What to work on: Lines of the listing below that contain the string "else" are to be returned.

*** Opening of Data for review ***

Source: an optimization exercise on an open RTL-to-GDS flow (aim: a short achievable clock period and few clock cycles). Production flows keep margins and buffers that such runs may drop. Where RTL was checked, it was by simulation tests only, not by an equivalence proof against the original.

==> build 93: inputs <==
==> flow/design.v <==
`timescale 1ns/10ps
module rv_core (
	input  logic        clk,
	input  logic        reset,
	output logic [31:0] imem_addr,
	input  logic [31:0] imem_data,
	output logic [31:0] dmem_addr,
	output logic        dmem_we,
	output logic [31:0] dmem_wdata,
	input  logic [31:0] dmem_rdata
);
	logic [11:0] pc_lo;
	logic [19:0] pc_hi;
	logic [19:0] pc_inc;
	logic        pc_c;
	logic [31:0] rf [1:31];
	logic [31:0] x_last;
	logic        x_valid;
	logic [4:0]  x_rd;
	logic        x_we;
	logic [31:0] x_ra;
	logic [31:0] x_rb;
	logic [31:0] x_imm;
	logic [31:0] x_pc;
	logic        x_fwa;
	logic        x_fwb;
	logic        x_useimm;
	logic        x_s_add;
	logic        x_s_sub;
	logic        x_s_slt;
	logic        x_s_sltu;
	logic        x_s_xor;
	logic        x_s_or;
	logic        x_s_and;
	logic        x_s_sll;
	logic        x_s_srl;
	logic        x_s_sra;
	logic        x_s_link;
	logic        x_ld;
	logic        x_st;
	logic        x_br;
	logic [2:0]  x_f3;
	logic        x_pred;
	logic        x_jalr;
	localparam int BHT_W = 6;
	logic [(1<<BHT_W)-1:0] bht_v;
	logic [1:0]  bht_c [(1<<BHT_W)];
	logic [1:0]  x_bc;
	logic        sb_valid;
	logic [31:0] sb_addr;
	logic [31:0] sb_data;
	logic [31:0] inst;
	logic [4:0]  opc;
	logic [2:0]  f3;
	logic [6:0]  f7;
	logic [4:0]  rd, rs1, rs2;
	logic        enc_ok;
	logic        d_op, d_opimm, d_lui, d_auipc, d_jal, d_jalr, d_br, d_ld, d_st;
	logic        f7_zero, f7_alt;
	logic [31:0] imm_i, imm_s, imm_b, imm_u, imm_j;
	logic [19:0] pc_true_hi;
	logic [31:0] pc_cur;
	logic [31:0] link;
	logic [31:0] rs1_val, rs2_val;
	logic        pred;
	logic [31:0] imm_f;
	logic [12:0] lo_tgt;
	logic [12:0] lo_seq;
	assign inst = imem_data;
	assign opc = inst[6:2];
	assign f3 = inst[14:12];
	assign f7 = inst[31:25];
	assign rd = inst[11:7];
	assign rs1 = inst[19:15];
	assign rs2 = inst[24:20];
	assign enc_ok = inst[1:0] == 2'b11;
	assign f7_zero = f7 == 7'b0000000;
	assign f7_alt = f7 == 7'b0100000;
	assign d_op    = enc_ok && opc == 5'b01100 &&
		(f7_zero || (f7_alt && (f3 == 3'b000 || f3 == 3'b101)));
	assign d_opimm = enc_ok && opc == 5'b00100 &&
		((f3 != 3'b001 && f3 != 3'b101) || f7_zero || (f3 == 3'b101 && f7_alt));
	assign d_lui   = enc_ok && opc == 5'b01101;
	assign d_auipc = enc_ok && opc == 5'b00101;
	assign d_jal   = enc_ok && opc == 5'b11011;
	assign d_jalr  = enc_ok && opc == 5'b11001 && f3 == 3'b000;
	assign d_br    = enc_ok && opc == 5'b11000 && f3[2:1] != 2'b01;
	assign d_ld    = enc_ok && opc == 5'b00000 && f3 == 3'b010;
	assign d_st    = enc_ok && opc == 5'b01000 && f3 == 3'b010;
	assign imm_i = {{20{inst[31]}}, inst[31:20]};
	assign imm_s = {{20{inst[31]}}, inst[31:25], inst[11:7]};
	assign imm_b = {{20{inst[31]}}, inst[7], inst[30:25], inst[11:8], 1'b0};
	assign imm_u = {inst[31:12], 12'b0};
	assign imm_j = {{12{inst[31]}}, inst[19:12], inst[20], inst[30:21], 1'b0};
	assign pc_true_hi = pc_hi + pc_inc + {19'b0, pc_c};
	assign pc_cur = {pc_true_hi, pc_lo};
	assign link = pc_cur + 32'd4;
	assign rs1_val = (rs1 == 5'd0) ? 32'd0 : rf[rs1];
	assign rs2_val = (rs2 == 5'd0) ? 32'd0 : rf[rs2];
	logic [BHT_W-1:0] bi;
	logic             bv;
	logic [1:0]       bc;
	assign bi = pc_lo[BHT_W+1:2];
	assign bv = bht_v[bi];
	assign bc = bht_c[bi];
	assign pred = d_jal || (d_br && (bv ? bc[1] : inst[31]));
	assign imm_f = d_jal ? imm_j : imm_b;
	assign lo_tgt = {1'b0, pc_lo} + {1'b0, imm_f[11:0]};
	assign lo_seq = {1'b0, pc_lo} + 13'd4;
	assign imem_addr = {pc_hi, pc_lo};
	logic [31:0] a, b, opb;
	logic [31:0] sum, diff;
	logic        lt, ltu, eq;
	logic [31:0] alu;
	logic        taken;
	logic        redirect;
	logic [31:0] redirect_pc;
	logic [31:0] alt_pc;
	logic [10:0] ld_lo;
	logic        x_is_ld;
	logic        sb_hit;
	logic [31:0] ldata;
	logic [31:0] result;
	assign a = x_fwa ? x_last : x_ra;
	assign b = x_fwb ? x_last : x_rb;
	assign opb = x_useimm ? x_imm : b;
	assign sum = a + opb;
	assign diff = a - b;
	assign lt = $signed(a) < $signed(opb);
	assign ltu = a < opb;
	assign eq = a == b;
	assign alu =
		({32{x_s_add}}  & sum) |
		({32{x_s_sub}}  & diff) |
		({32{x_s_slt}}  & {31'b0, lt}) |
		({32{x_s_sltu}} & {31'b0, ltu}) |
		({32{x_s_xor}}  & (a ^ opb)) |
		({32{x_s_or}}   & (a | opb)) |
		({32{x_s_and}}  & (a & opb)) |
		({32{x_s_sll}}  & (a << opb[4:0])) |
		({32{x_s_srl}}  & (a >> opb[4:0])) |
		({32{x_s_sra}}  & 32'($signed(a) >>> opb[4:0])) |
		({32{x_s_link}} & b);
	always_comb begin
		case (x_f3)
			3'b000: taken = eq;
			3'b001: taken = !eq;
			3'b100: taken = lt;
			3'b101: taken = !lt;
			3'b110: taken = ltu;
			default: taken = !ltu;
		endcase
	end
	assign alt_pc = x_pc + (x_pred ? 32'd4 : x_imm);
	assign redirect = x_valid && (x_jalr || (x_br && (taken != x_pred)));
	assign redirect_pc = x_jalr ? {sum[31:1], 1'b0} : alt_pc;
	assign ld_lo = a[10:0] + x_imm[10:0];
	assign x_is_ld = x_valid && x_ld;
	assign sb_hit = sb_valid && sb_addr[10:2] == ld_lo[10:2];
	assign ldata = sb_hit ? sb_data : dmem_rdata;
	assign result = x_ld ? ldata : alu;
	assign dmem_we = sb_valid && !x_is_ld;
	assign dmem_addr = {sb_addr[31:11], x_is_ld ? ld_lo : sb_addr[10:0]};
	assign dmem_wdata = sb_data;
	always_ff @(posedge clk) begin
		if (reset) begin
			pc_lo <= 12'd0;
			pc_hi <= 20'd0;
			pc_inc <= 20'd0;
			pc_c <= 1'b0;
		end else if (redirect) begin
			pc_lo <= redirect_pc[11:0];
			pc_hi <= redirect_pc[31:12];
			pc_inc <= 20'd0;
			pc_c <= 1'b0;
		end else if (pred) begin
			pc_lo <= lo_tgt[11:0];
			pc_hi <= pc_true_hi;
			pc_inc <= imm_f[31:12];
			pc_c <= lo_tgt[12];
		end else begin
			pc_lo <= lo_seq[11:0];
			pc_hi <= pc_true_hi;
			pc_inc <= 20'd0;
			pc_c <= lo_seq[12];
		end
	end
	always_ff @(posedge clk) begin
		if (reset) begin
			for (int i = 1; i < 32; i++) begin
				rf[i] <= 32'd0;
			end
		end else if (x_valid && x_we) begin
			rf[x_rd] <= result;
		end
	end
	always_ff @(posedge clk) begin
		x_last <= result;
	end
	always_ff @(posedge clk) begin
		if (reset || redirect) begin
			x_valid <= 1'b0;
		end else begin
			x_valid <= 1'b1;
		end
		x_rd <= rd;
		x_we <= (d_op || d_opimm || d_lui || d_auipc || d_jal || d_jalr || d_ld) && rd != 5'd0;
		x_ra <= d_lui ? 32'd0 : (d_auipc ? pc_cur : rs1_val);
		x_rb <= (d_jal || d_jalr) ? link : rs2_val;
		x_imm <= d_st ? imm_s : ((d_lui || d_auipc) ? imm_u : (d_br ? imm_b : imm_i));
		x_pc <= pc_cur;
		x_fwa <= x_valid && x_we && rs1 == x_rd && !(d_lui || d_auipc);
		x_fwb <= x_valid && x_we && rs2 == x_rd && (d_op || d_br || d_st);
		x_useimm <= !(d_op || d_br);
		x_s_add <= (d_op && f3 == 3'b000 && !f7[5]) || (d_opimm && f3 == 3'b000) ||
			d_lui || d_auipc;
		x_s_sub <= d_op && f3 == 3'b000 && f7[5];
		x_s_slt <= (d_op || d_opimm) && f3 == 3'b010;
		x_s_sltu <= (d_op || d_opimm) && f3 == 3'b011;
		x_s_xor <= (d_op || d_opimm) && f3 == 3'b100;
		x_s_or <= (d_op || d_opimm) && f3 == 3'b110;
		x_s_and <= (d_op || d_opimm) && f3 == 3'b111;
		x_s_sll <= (d_op || d_opimm) && f3 == 3'b001;
		x_s_srl <= (d_op || d_opimm) && f3 == 3'b101 && !f7[5];
		x_s_sra <= (d_op || d_opimm) && f3 == 3'b101 && f7[5];
		x_s_link <= d_jal || d_jalr;
		x_ld <= d_ld;
		x_st <= d_st;
		x_br <= d_br;
		x_f3 <= f3;
		x_pred <= pred;
		x_jalr <= d_jalr;
		x_bc <= bv ? bc : (inst[31] ? 2'b10 : 2'b01);
	end
	always_ff @(posedge clk) begin
		if (reset) begin
			bht_v <= '0;
		end else if (x_valid && x_br) begin
			bht_v[x_pc[BHT_W+1:2]] <= 1'b1;
			bht_c[x_pc[BHT_W+1:2]] <= taken ? ((x_bc == 2'b11) ? 2'b11 : x_bc + 2'b01)
				: ((x_bc == 2'b00) ? 2'b00 : x_bc - 2'b01);
		end
	end
	always_ff @(posedge clk) begin
		if (reset) begin
			sb_valid <= 1'b0;
		end else if (x_valid && x_st) begin
			sb_valid <= 1'b1;
		end else if (dmem_we) begin
			sb_valid <= 1'b0;
		end
		if (x_valid && x_st) begin
			sb_addr <= sum;
			sb_data <= b;
		end
	end
endmodule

*** Close of Data for review ***

Finished exercise:
		end else if (redirect) begin
		end else if (pred) begin
		end else begin
		end else if (x_valid && x_we) begin
		end else begin
		end else if (x_valid && x_br) begin
		end else if (x_valid && x_st) begin
		end else if (dmem_we) begin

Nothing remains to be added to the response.